When I was a child, my stepfather would often tell me that I had a cry-laugh. This is because, I would be crying one moment and laughing the next, while still trying to hold on to the crying. Then I would just surrender into the laughter. I went with the flow.
Going With The Flow
This type of emotional transition is easier as a child. We were willing to go with the flow. More so than as we grow older. We would rather hang on to our resentments and anger as if they were our security blankets.

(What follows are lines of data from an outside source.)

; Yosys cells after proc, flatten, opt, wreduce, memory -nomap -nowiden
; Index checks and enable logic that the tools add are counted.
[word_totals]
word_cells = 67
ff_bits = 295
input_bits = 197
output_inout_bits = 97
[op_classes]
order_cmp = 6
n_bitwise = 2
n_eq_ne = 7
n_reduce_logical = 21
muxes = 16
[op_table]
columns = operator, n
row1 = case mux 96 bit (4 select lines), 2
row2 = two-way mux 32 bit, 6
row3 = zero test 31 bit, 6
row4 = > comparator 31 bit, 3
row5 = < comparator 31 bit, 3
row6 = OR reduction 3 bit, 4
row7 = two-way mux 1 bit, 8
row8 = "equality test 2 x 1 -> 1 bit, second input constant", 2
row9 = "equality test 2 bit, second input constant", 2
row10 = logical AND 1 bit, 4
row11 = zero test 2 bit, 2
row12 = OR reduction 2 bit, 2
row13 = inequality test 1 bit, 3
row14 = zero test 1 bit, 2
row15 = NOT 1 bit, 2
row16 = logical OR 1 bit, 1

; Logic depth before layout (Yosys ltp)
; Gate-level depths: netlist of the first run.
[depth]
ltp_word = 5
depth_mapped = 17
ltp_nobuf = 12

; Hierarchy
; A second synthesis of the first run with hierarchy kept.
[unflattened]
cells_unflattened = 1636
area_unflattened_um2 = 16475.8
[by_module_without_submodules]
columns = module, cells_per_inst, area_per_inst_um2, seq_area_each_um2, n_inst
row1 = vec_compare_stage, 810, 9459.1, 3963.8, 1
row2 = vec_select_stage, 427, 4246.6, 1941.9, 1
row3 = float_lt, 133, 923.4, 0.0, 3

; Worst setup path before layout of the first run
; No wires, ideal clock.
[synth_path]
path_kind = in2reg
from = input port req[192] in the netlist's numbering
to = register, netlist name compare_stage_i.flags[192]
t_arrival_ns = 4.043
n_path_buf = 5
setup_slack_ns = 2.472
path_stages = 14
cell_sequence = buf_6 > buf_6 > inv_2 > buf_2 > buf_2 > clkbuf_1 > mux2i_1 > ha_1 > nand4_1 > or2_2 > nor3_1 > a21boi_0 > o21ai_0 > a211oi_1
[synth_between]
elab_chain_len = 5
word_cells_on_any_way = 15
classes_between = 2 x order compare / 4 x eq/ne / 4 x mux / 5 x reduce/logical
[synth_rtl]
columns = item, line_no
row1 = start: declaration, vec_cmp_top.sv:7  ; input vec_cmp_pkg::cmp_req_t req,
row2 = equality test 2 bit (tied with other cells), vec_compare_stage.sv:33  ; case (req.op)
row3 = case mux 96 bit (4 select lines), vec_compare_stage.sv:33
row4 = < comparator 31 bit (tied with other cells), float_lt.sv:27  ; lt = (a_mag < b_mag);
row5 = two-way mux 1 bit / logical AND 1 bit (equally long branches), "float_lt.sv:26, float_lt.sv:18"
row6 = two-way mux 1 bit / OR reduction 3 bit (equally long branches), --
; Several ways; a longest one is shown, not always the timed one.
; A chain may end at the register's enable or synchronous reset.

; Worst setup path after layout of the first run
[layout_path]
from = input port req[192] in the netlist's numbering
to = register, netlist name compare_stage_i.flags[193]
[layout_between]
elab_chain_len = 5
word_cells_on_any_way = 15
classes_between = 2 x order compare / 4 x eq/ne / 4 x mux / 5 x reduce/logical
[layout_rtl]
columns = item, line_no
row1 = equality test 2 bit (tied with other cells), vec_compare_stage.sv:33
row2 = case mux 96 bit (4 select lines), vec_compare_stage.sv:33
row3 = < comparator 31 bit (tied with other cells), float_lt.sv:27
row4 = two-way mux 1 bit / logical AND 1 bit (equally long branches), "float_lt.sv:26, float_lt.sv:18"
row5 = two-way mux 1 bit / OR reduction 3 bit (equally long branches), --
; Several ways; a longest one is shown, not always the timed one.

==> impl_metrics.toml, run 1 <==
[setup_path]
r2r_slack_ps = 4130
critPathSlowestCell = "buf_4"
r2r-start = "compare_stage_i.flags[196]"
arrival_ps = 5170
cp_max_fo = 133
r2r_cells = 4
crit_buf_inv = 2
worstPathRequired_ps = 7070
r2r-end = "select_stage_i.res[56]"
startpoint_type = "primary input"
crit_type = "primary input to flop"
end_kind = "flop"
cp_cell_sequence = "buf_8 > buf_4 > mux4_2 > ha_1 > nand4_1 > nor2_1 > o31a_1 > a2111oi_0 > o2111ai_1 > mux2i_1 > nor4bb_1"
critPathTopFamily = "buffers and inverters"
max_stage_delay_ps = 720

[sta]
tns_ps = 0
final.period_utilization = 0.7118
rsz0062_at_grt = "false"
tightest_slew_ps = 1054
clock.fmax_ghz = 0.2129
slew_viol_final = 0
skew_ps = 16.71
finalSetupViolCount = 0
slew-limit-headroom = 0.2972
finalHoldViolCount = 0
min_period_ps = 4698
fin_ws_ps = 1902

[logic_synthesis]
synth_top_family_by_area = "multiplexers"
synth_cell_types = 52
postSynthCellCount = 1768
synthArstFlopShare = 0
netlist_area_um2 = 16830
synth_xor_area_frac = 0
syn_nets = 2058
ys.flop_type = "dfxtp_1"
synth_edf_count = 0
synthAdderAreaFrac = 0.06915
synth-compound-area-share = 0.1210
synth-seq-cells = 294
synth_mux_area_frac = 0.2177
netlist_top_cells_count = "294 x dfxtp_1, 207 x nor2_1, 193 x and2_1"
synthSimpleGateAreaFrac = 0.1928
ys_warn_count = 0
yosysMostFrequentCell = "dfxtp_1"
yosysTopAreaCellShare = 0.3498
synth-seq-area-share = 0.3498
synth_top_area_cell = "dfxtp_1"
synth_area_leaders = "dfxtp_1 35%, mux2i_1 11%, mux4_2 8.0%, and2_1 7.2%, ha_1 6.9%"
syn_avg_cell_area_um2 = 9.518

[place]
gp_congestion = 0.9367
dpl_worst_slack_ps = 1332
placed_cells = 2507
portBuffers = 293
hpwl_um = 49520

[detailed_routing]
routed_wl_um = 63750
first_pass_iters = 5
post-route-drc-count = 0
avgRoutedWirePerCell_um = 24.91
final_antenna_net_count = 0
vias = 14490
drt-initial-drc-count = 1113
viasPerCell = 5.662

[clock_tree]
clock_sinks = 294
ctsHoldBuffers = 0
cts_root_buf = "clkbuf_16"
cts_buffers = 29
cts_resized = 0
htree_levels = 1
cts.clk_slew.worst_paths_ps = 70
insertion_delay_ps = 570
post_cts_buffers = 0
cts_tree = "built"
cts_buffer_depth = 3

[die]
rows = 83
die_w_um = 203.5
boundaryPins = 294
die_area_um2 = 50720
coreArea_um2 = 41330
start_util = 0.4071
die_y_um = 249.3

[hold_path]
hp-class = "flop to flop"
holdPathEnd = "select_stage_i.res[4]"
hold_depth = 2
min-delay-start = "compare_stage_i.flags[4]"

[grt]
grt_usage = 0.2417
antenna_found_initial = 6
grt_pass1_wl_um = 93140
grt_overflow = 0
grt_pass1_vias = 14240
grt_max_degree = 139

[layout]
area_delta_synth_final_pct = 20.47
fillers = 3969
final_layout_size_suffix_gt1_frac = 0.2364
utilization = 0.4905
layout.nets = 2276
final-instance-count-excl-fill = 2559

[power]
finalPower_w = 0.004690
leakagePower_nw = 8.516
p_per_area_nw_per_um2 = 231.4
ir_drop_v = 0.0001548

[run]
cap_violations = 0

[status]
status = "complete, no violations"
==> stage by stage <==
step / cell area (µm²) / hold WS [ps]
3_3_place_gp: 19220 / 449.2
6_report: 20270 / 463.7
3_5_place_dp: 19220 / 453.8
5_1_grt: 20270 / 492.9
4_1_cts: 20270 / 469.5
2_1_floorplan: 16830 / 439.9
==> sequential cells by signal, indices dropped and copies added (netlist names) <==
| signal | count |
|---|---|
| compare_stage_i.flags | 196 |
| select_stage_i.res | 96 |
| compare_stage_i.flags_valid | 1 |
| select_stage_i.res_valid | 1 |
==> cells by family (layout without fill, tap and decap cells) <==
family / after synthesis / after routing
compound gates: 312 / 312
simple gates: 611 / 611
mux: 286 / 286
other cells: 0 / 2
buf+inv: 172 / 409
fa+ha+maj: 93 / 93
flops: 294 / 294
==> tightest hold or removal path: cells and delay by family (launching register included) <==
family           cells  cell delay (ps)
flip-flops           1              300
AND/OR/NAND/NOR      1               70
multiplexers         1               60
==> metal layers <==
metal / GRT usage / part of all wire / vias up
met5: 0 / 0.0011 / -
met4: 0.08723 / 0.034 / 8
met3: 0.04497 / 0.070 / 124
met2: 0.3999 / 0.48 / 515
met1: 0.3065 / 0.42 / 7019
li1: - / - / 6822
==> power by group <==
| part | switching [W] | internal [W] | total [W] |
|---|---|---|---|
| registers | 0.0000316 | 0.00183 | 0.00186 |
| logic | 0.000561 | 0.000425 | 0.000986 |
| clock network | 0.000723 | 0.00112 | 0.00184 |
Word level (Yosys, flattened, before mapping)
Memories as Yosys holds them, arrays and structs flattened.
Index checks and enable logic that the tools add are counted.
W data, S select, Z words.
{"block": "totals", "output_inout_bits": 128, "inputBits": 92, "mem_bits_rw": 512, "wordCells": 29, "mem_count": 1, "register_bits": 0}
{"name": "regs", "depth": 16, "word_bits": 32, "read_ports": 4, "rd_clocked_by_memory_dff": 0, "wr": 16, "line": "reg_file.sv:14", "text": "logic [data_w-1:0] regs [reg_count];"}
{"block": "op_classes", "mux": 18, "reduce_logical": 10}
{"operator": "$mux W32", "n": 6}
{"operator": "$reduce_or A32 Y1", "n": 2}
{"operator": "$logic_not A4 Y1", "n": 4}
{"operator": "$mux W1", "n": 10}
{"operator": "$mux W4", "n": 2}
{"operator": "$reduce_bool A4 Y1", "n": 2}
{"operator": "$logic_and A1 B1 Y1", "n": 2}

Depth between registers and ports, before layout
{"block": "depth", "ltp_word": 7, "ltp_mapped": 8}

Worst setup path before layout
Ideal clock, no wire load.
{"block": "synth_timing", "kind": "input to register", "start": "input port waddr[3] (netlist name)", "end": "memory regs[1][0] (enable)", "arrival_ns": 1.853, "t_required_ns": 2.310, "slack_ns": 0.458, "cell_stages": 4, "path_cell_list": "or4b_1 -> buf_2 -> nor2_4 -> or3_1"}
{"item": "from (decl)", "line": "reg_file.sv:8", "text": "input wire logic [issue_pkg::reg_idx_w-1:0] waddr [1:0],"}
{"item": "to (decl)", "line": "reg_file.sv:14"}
File: src/hdl/issue_pkg.sv
`default_nettype none

package issue_pkg;

    localparam int queue_depth = 16;
    localparam int queue_idx_w = 4;
    localparam int reg_count   = 16;
    localparam int reg_idx_w   = 4;
    localparam int data_w      = 32;
    localparam int tag_w       = 8;
    localparam int imm_w       = 16;
    // multiplier operand halves
    localparam int half_w      = data_w / 2;

    typedef enum logic [3:0] {
        op_nop,
        op_add,
        op_sub,
        op_and,
        op_or,
        op_xor,
        op_addi,
        op_lui,
        op_mul
    } op_e;

    function automatic logic is_mul(op_e op);
        return op == op_mul;
    endfunction

    // r0 is never a real destination
    function automatic logic writes_reg(op_e op, logic [reg_idx_w-1:0] rd);
        return (op != op_nop) && (rd != '0);
    endfunction

endpackage

`default_nettype wire

File: src/hdl/operand_bypass.sv
`default_nettype none

module operand_bypass (
    input  wire logic [issue_pkg::reg_idx_w-1:0] cand_rs1  [1:0],
    input  wire logic [issue_pkg::reg_idx_w-1:0] cand_rs2  [1:0],
    input  wire logic [issue_pkg::data_w-1:0]    rf_rdata  [3:0],
    input  wire logic [1:0]                      ex_valid,
    input  wire logic [issue_pkg::reg_idx_w-1:0] ex_rd     [1:0],
    input  wire logic [1:0]                      ex_wen,
    input  wire logic [issue_pkg::data_w-1:0]    ex_result [1:0],
    input  wire logic [1:0]                      ex_is_mul,
    input  wire logic [1:0]                      wb_valid,
    input  wire logic [issue_pkg::reg_idx_w-1:0] wb_rd     [1:0],
    input  wire logic [1:0]                      wb_wen,
    input  wire logic [issue_pkg::data_w-1:0]    wb_value  [1:0],
    output logic [1:0]                           cand_ready,
    output logic [issue_pkg::data_w-1:0]         opnd_a    [1:0],
    output logic [issue_pkg::data_w-1:0]         opnd_b    [1:0]
);
    import issue_pkg::*;

    // operand k: 2*lane is rs1, 2*lane+1 is rs2
    logic [reg_idx_w-1:0] src_addr [3:0];
    logic [data_w-1:0]    src_data [3:0];
    logic [3:0]           src_busy;

    always_comb begin
        for (int i = 0; i < 2; i++) begin
            src_addr[2*i]   = cand_rs1[i];
            src_addr[2*i+1] = cand_rs2[i];
        end
        for (int k = 0; k < 4; k++) begin
            src_data[k] = rf_rdata[k];
            src_busy[k] = 1'b0;
            // later assignments win, lane 0 last within a stage
            for (int l = 1; l >= 0; l--) begin
                if (wb_valid[l] && wb_wen[l] && wb_rd[l] == src_addr[k]) begin
                    src_data[k] = wb_value[l];
                end
            end
            for (int l = 1; l >= 0; l--) begin
                if (ex_valid[l] && ex_wen[l] && ex_rd[l] == src_addr[k]) begin
                    // product only exists from writeback on
                    if (ex_is_mul[l]) begin
                        src_busy[k] = 1'b1;
                    end else begin
                        src_data[k] = ex_result[l];
                    end
                end
            end
        end
        for (int i = 0; i < 2; i++) begin
            cand_ready[i] = !src_busy[2*i] && !src_busy[2*i+1];
            opnd_a[i]     = src_data[2*i];
            opnd_b[i]     = src_data[2*i+1];
        end
    end

endmodule

`default_nettype wire

File: config.mk
export PLATFORM = sky130hd
export DESIGN_NAME = operand_bypass
export DESIGN_NICKNAME = d
export VERILOG_FILES = /design/src/hdl/issue_pkg.sv /design/src/hdl/operand_bypass.sv
export SDC_FILE = /design/constraint.sdc
export NUM_CORES = 1
export LEC_CHECK = 0
export CAP_MARGIN = 40
export CORE_AREA = 3 3 167 169
export DETAILED_ROUTE_END_ITERATION = 8
export DIE_AREA = 0 0 170 172
export DONT_BUFFER_PORTS = 1
export SYNTH_ARGS = -nofsm -noshare
export SYNTH_HDL_FRONTEND = slang
export SYNTH_SLANG_ARGS = --single-unit
export TNS_END_PERCENT = 10
File: constraint.sdc
create_clock -name vclk -period 2.4
set_input_delay 0.48 -clock vclk [all_inputs]
set_output_delay 0.48 -clock vclk [all_outputs]
set_load 0.05 [all_outputs]
### Word-level counts from Yosys, hierarchy flattened

Index checks and enable logic that the tools add are counted.
Widths: inputs -> output; s select.

| cells by class | value |
|---|---|
| equal/unequal tests | 16 |
| multiplexer cells | 37 |
| reductions and logical operators | 26 |

Operators with widths:

| cell | number |
|---|---|
| $mux 32 | 24 |
| $eq 4x4->1 | 16 |
| $logic_and 1x1->1 | 22 |
| $mux 1 | 13 |
| $logic_not 1->1 | 4 |

| storage, ports and cells | value |
|---|---|
| bits in registers | 0 |
| logic and storage cells | 79 |

### Depth between registers and ports, before layout

| logic depth | value |
|---|---|
| word-level depth | 8 |
| gate-level depth with buffers | 8 |

### Worst setup path before layout

No wires, ideal clock.

| path | value |
|---|---|
| path kind | input to output |
| start point | input port cand_rs2[7] (netlist bit) |
| end point | output port opnd_b[34] (netlist bit) |
| data arrival time | 2,046 ps |
| data required time | 1,920 ps |
| setup slack | -126 ps |
| stages | 8 |
| path buffers | 3 |
| path through | buf_2 -> xnor2_1 -> nand3_2 -> or2_1 -> buf_6 -> buf_6 -> a311oi_1 -> a221o_1 |

RTL lines:

| what | RTL line | source |
|---|---|---|
| from (decl) | operand_bypass.sv:5 | `input wire logic [issue_pkg::reg_idx_w-1:0] cand_rs2 [1:0],` |
| to (decl) | operand_bypass.sv:18 | `output logic [issue_pkg::data_w-1:0] opnd_b [1:0]` |

==> metrics.md <==
| Metric | Value |
|---|---|
| Setup TNS | `-3.62 ns` |
| Most common cell after layout, fill and taps aside | `buf_12` |
| IO buf count | `0` |
| Worst Setup Slack, final | `-0.109 ns` |
| RSZ-0062 raised after global routing | `yes` |
| Die height | `172 microns` |
| Worst Path Max Fanout | `17` |
| Antenna viol nets, final | `0` |
| Period utilisation layout | `1.05` |
| Synthesized net count | `1,276` |
| Top post-synthesis cells by area | `a311oi_2 22%, a221o_1 18%, nor3_1 9.2%` |
| Syn. warnings | `0` |
| Final nets | `1,355` |
| Max-slew violations | `0` |
| Slew @ Worst Pin | `0.450 ns` |
| Internal power | `0.00138 W` |
| Initial drt markers | `1,636` |
| Syn_area_per_cell | `7.26 sq um` |
| Critical path startpoint category | `primary input` |
| Hold depth | `2` |
| Final core occ | `0.435` |
| Final Critical Period | `2.51 ns` |
| Critical path required time | `1.92 ns` |
| Leakage | `3.79 nW` |
| Status | `finished with violations` |
| Detailed placement HPWL | `33.9 mm` |
| Routability cong. | `0.898` |
| Commonest non-fill, non-tap cells in the layout | `160 x buf_12, 131 x nand2_1, 116 x a221o_1, 109 x nor3_1, 108 x a311oi_2` |
| Largest net degree at the start of global routing | `56` |
| Netlist cell types | `29` |
| Cells after synthesis | `978` |
| Min-Delay Path Class | `primary input to primary output` |
| Register Area | `0 sq um` |
| Max Freq | `399 MHz` |
| Synth-to-layout area growth | `63.7%` |
| Routed wire per std cell | `36.5 microns` |
| Post-Syn Area | `0.00710 sq mm` |
| Starting Density | `0.266` |
| Die footprint | `0.0292 sq mm` |
| Sw Ratio | `0.543` |
| Layout cells sized above 1 | `0.453` |
| Via count | `10,300` |
| Dpl ws | `-0.294 ns` |
| Clk_buf instances | `0` |
| Slew Limit Headroom | `0.700` |
| Dominant cell type by area after synthesis | `a311oi_2` |
| P_sw | `0.00164 W` |
| Post-synthesis sequential area ratio | `0` |
| Design area | `0.0116 sq mm` |
| FP Rows | `60` |
| Clk network pwr share | `0` |
| Power Density | `260 mW/mm^2` |
| Vias/cell | `7.39` |
| I/O pins | `428` |
| Slowest cell on crit path | `a221o_1` |
| Total gr overflow | `0` |
| WS Path Type | `primary input to primary output` |
| Comb power frac | `1.000` |
| Failing checks | `setup timing` |
| Crit path largest cell delay | `0.31 ns` |
| GRT Util Overall | `0.308` |
| Type of destination of the critical path | `primary output` |
| Final Setup Violations | `102` |
| First-pass GRT wire length | `68.3 mm` |
| Max cap viols | `0` |
| Post-Route WL | `51.1 mm` |
| CP Cell Sequence | `xnor2_4, nand4_1, buf_6, buf_6, o21ai_1, a311oi_2, a221o_1, buf_12` |
| Pre-antenna DRT Iters | `6` |
| Die width | `170 microns` |
| Core Region | `0.0267 sq mm` |
| Share of power burned in registers | `0` |
| Arr. time, crit path | `2.03 ns` |
| Worst-case hold path end point | `cand_ready[0]` |
| Peak supply drop | `0.131 mV` |
| Placed cell area | `0.0102 sq mm` |
| Vias in the first global route | `10,300` |
| Worst Min Path Start | `ex_wen[1]` |
| # DRC | `0` |
| Final sequential cell count | `0` |
| Cts hold-fix bufs | `0` |
| Multi-input logic area | `0.00709 sq mm` |
| Post-synth top area share | `0.216` |
| Fill count | `2,528` |
| Final hold vios | `0` |
| Most frequent cell on the critical path | `buf_6` |
| Antenna violations before repair | `6` |
-- synthesized netlist by cell type (all sizes together) --
master and number:
a21oi 2, a221o 128, a311oi 128, a41oi 2
and3 32, and4 4, buf 88, clkbuf 71
nand2 132, nand3 9, nand3b 1, nand4 12
nor2 4, nor2b 32, nor3 132, o21ai 128
o22ai 4, or2 5, xnor2 64
-- layout make-up --
cell class / instances / area share
Tap cell: 341 / 0.0367
Timing Repair Buffer: 236 / 0.353
Multi-Input combinational cell: 819 / 0.610
Antenna cell: 4 / 0.000861
-- through the flow --
stage | hold WS, ns | instances | total power (W)
after detailed placement | 1.22 | 1365 | 0.00275
after CTS | 1.23 | 1382 | 0.00283
after global placement | 1.23 | 1365 | 0.00272
final | 1.23 | 1400 | 0.00302
after floorplan | 1.25 | 978 | 0.00163
after global routing | 1.24 | 1399 | 0.00309
-- kinds of logic (layout without fill, tap and decap cells) --
family	count (synthesis)	after routing	synth area share
simple gates	363	363	0.260
other cells	0	4	0
compound gates	392	392	0.531
xor+xnor	64	64	0.0790
buf+inv	159	236	0.131
-- worst max path at each step --
stage                 from          to  cells past startpoint
3_3_place_gp   cand_rs1[1]   opnd_a[8]                      7
3_5_place_dp   cand_rs1[1]   opnd_a[8]                      7
6_report       cand_rs1[3]  opnd_a[15]                      8
4_1_cts           wb_rd[6]  opnd_b[16]                      7
5_1_grt           wb_rd[4]  opnd_b[43]                      8
2_1_floorplan  cand_rs1[7]  opnd_a[35]                      8
-- power groups by stage --
stage               Combinational (W)  Sequential, W       Clock [W]
floorplan                     0.00163              0               0
global placement              0.00272              0               0
detailed placement            0.00275              0               0
CTS                           0.00283              0               0
global route                  0.00309              0  0.000000000168
finish                        0.00302              0  0.000000000224
-- critical path, delay by kind of cell --
family | cells | cell delay (ns)
compound gates | 3 | 0.70
buf+inv | 3 | 0.52
xor+xnor | 1 | 0.16
simple gates | 1 | 0.14
-- metal layers --
layer,GRT usage,vias up,part of all wire
met1,0.351,4938,0.35
met4,0.141,6,0.061
met3,0.0953,287,0.12
li1,-,4085,-
met2,0.531,1025,0.47
met5,0,-,0.00072
-- what timing repair did --
| item | CTS | global route |
|---|---|---|
| buffers inserted | 12 | 8 |
| gates resized for setup | 74 | 185 |
| pin swaps | 9 | 34 |
| endpoints found under the setup margin | 126 | 128 |
| cloned | 5 | 9 |
(Power assumes the default switching activity.)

What could possibly go wrong if we just let go of said anger and resentment? We might experience joy…bliss. Can we handle that? I think so.
Against The Flow
There is a movement known as “Against the Flow”. This movement is more on a social level and has its place. However, this blog touches on the emotional level. So please don’t be confused.
Tears and Laughter
Just as anyone else, I have experienced much of these two emotions. Most specifically, when I suffered from Gastroparesis for three years. Some days, I felt like rolling into a ball and crying. But I had to show up for work. So I waited until I got home to do so.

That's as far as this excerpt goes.